Джомми чувствовал себя так, как будто его избили.
— Вы отвратительная жалкая старая негодяйка, — медленно произнес Джомми, — и когда-нибудь я убью вас.
— Ну, и оставайся со мной до этого «когда-нибудь», — торжествующе сказала старуха. — И делай то, что скажет тебе Гренни, или она выдаст тебя полиции… Добро пожаловать в наш маленький дом, дорогой Джомми. Добро пожаловать. Гренни надеется, что на следующий раз, когда ты проснешься, тебе будет намного лучше.
— Да, — слабо кивнул головой мальчик, — мне обязательно будет лучше.

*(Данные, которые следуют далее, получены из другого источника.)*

Context: an optimization exercise on an open-source flow, tuned for small area. The choices shown serve that exercise and are no tape-out recipe.
In this exercise RTL edits were held to simulation tests only and were not proved equivalent to the original.
No activity file was given, so power comes from the tool's default toggle rates.

// ufla_core
module ufla_core (
    input  wire        clk,
    input  wire        rst,           
    output wire        imem_re,       
    output wire [15:0] imem_addr,
    input  wire [31:0] imem_rdata,
    output wire        dmem_re,       
    output wire        dmem_we,       
    output wire [15:0] dmem_addr,
    output wire [31:0] dmem_wdata,
    input  wire [31:0] dmem_rdata,
    input  wire [4:0]  dbg_raddr,
    output wire [31:0] dbg_rdata,
    output wire [16:0] pc,
    output wire [3:0]  flags,         
    output wire        halted,
    output wire        draining,
    output wire        fault_valid,
    output wire [2:0]  fault_cause,   
    output wire [32:0] fault_addr
);
    localparam [4:0] C_ADD = 5'd0,  C_SUB = 5'd1,  C_XOR = 5'd2,  C_OR   = 5'd3,
                     C_AND = 5'd4,  C_ZERO = 5'd5, C_SHL = 5'd6,  C_ASR  = 5'd7,
                     C_LSR = 5'd8,  C_LCLH = 5'd9, C_LCLL = 5'd10, C_LW  = 5'd11,
                     C_SW  = 5'd12, C_JAL = 5'd13, C_JR  = 5'd14, C_BEQ  = 5'd15,
                     C_BNE = 5'd16, C_J   = 5'd17, C_NOP = 5'd18;
    reg [16:0] pc_q;
    reg [3:0]  flags_q;
    reg        halted_q;
    reg        fault_valid_q;
    reg [2:0]  fault_cause_q;
    reg        ifid_v;
    reg [7:0]  ifid_op;
    reg [23:0] ifid_w;
    reg        idex_v;
    reg [4:0]  idex_cls;
    reg        idex_lcl;
    reg [23:0] idex_w;
    reg        exm_v;
    reg        exm_ld, exm_st;
    reg [4:0]  exm_dest;
    reg [32:0] exm_x;         
    reg [31:0] exm_sd;        
    reg        mwb_v;
    reg [4:0]  mwb_dest;
    reg [31:0] mwb_res;
    wire mem_oob   = |exm_x[32:16];
    wire mem_fault = exm_v && (exm_ld || exm_st) && mem_oob;
    assign dmem_re    = exm_v && exm_ld && !mem_oob;
    assign dmem_we    = exm_v && exm_st && !mem_oob;
    assign dmem_addr  = exm_x[15:0];
    assign dmem_wdata = exm_sd;
    wire [4:0]  ex_ra   = idex_w[20:16];
    wire [4:0]  ex_rb   = idex_lcl ? idex_w[4:0] : idex_w[12:8];
  ...
export LEC_CHECK = 0
export CAP_MARGIN = 10
export CORE_MARGIN = 2
export CORE_UTILIZATION = 40
export PLACE_DENSITY = 0.55
export SLEW_MARGIN = 10
export SYNTH_HIERARCHICAL = 1
create_clock -name core_clock -period 12.0 [get_ports {clk}]
standard.sh (not shown) runs the stock make flow with config.mk's settings and CLKGATE_MAP_FILE= SYNTH_SCRIPT=/design/flow/synth_recipe.tcl, a recipe that flattens the netlist after the stock synthesis.
==> flow/flow/run.sh <==
#!/bin/bash
# Layout flow: the standard flow (standard.sh: ORFS synthesis, floorplan,
# placement, CTS, routing, finish), unchanged except for two arguments:
#  - CTS builds the clock tree from clkbuf_16 cells, in sink clusters of up
#    to 18 flip-flops and 80 um, without dummy loads at
#    the leaves;
#  - the input and output ports are buffered with sky130_fd_sc_hd__buf_1
#    (every port still gets its own buffer).
# standard.sh's full output goes to standard.log; ORFS keeps each tool's own
# log under orfs/logs/.
set -eo pipefail
export CTS_ARGS="-sink_clustering_enable -repair_clock_nets -dont_use_dummy_load -buf_list sky130_fd_sc_hd__clkbuf_16 -sink_clustering_size 18 -sink_clustering_max_diameter 80"
export BUFFER_PORTS_ARGS="-buffer_cell sky130_fd_sc_hd__buf_1"
bash standard.sh > standard.log 2>&1
The baseline finished with timing, DRC and antenna clean.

С этими словами он и уснул.
Через три дня Джомми последовал за старухой на кухню к двери черного хода. Кухней была пустая комнатушка, и Джомми решил не обращать внимания на грязь и беспорядок, царящие кругом. Он подумал, что старуха права. Какой бы ужасной ни была жизнь в этом бараке, надо притаиться здесь, в забвении нищеты — идеальное место для мальчика-слэна, которому нужно ждать еще шесть лет до тех пор, пока он не сможет посетить то место, где хранятся отцовские тайны; которому нужно вырасти, прежде чем он может надеяться выполнить все то, что ему было предназначено отцом и матерью.
Дверь открылась, и он увидел все, что было за нею. Он приостановился, ошеломленный зрелищем, которое открылось перед ним. Нигде во всем мире он не ожидал увидеть что-либо, похожее на «это».
Сначала был двор, заполненный старым железом и различного рода хламом. Двор, лишенный травы и деревьев, лишенный всякой красоты; неупорядоченное безжизненное пространство, замкнутое ржавым, покосившимся забором из колючей проволоки на подгнивших столбиках. Небольшой ветхий сарай, который, казалось, вот-вот развалится, располагался в самом дольнем конце этого двора. Из сарая к нему пришла мысленная картина находившейся там лошади. Сама лошадь была видна через открытую дверь.
Но взгляд Джомми быстро пронесся дальше, по ту сторону изгороди, за шаткий сарай. Там, дальше, были деревья, небольшая группа, которая окаймляла небольшой приятный луг, постепенно спускающийся к широкой речке, тускло поблескивающей в вечерних сумерках.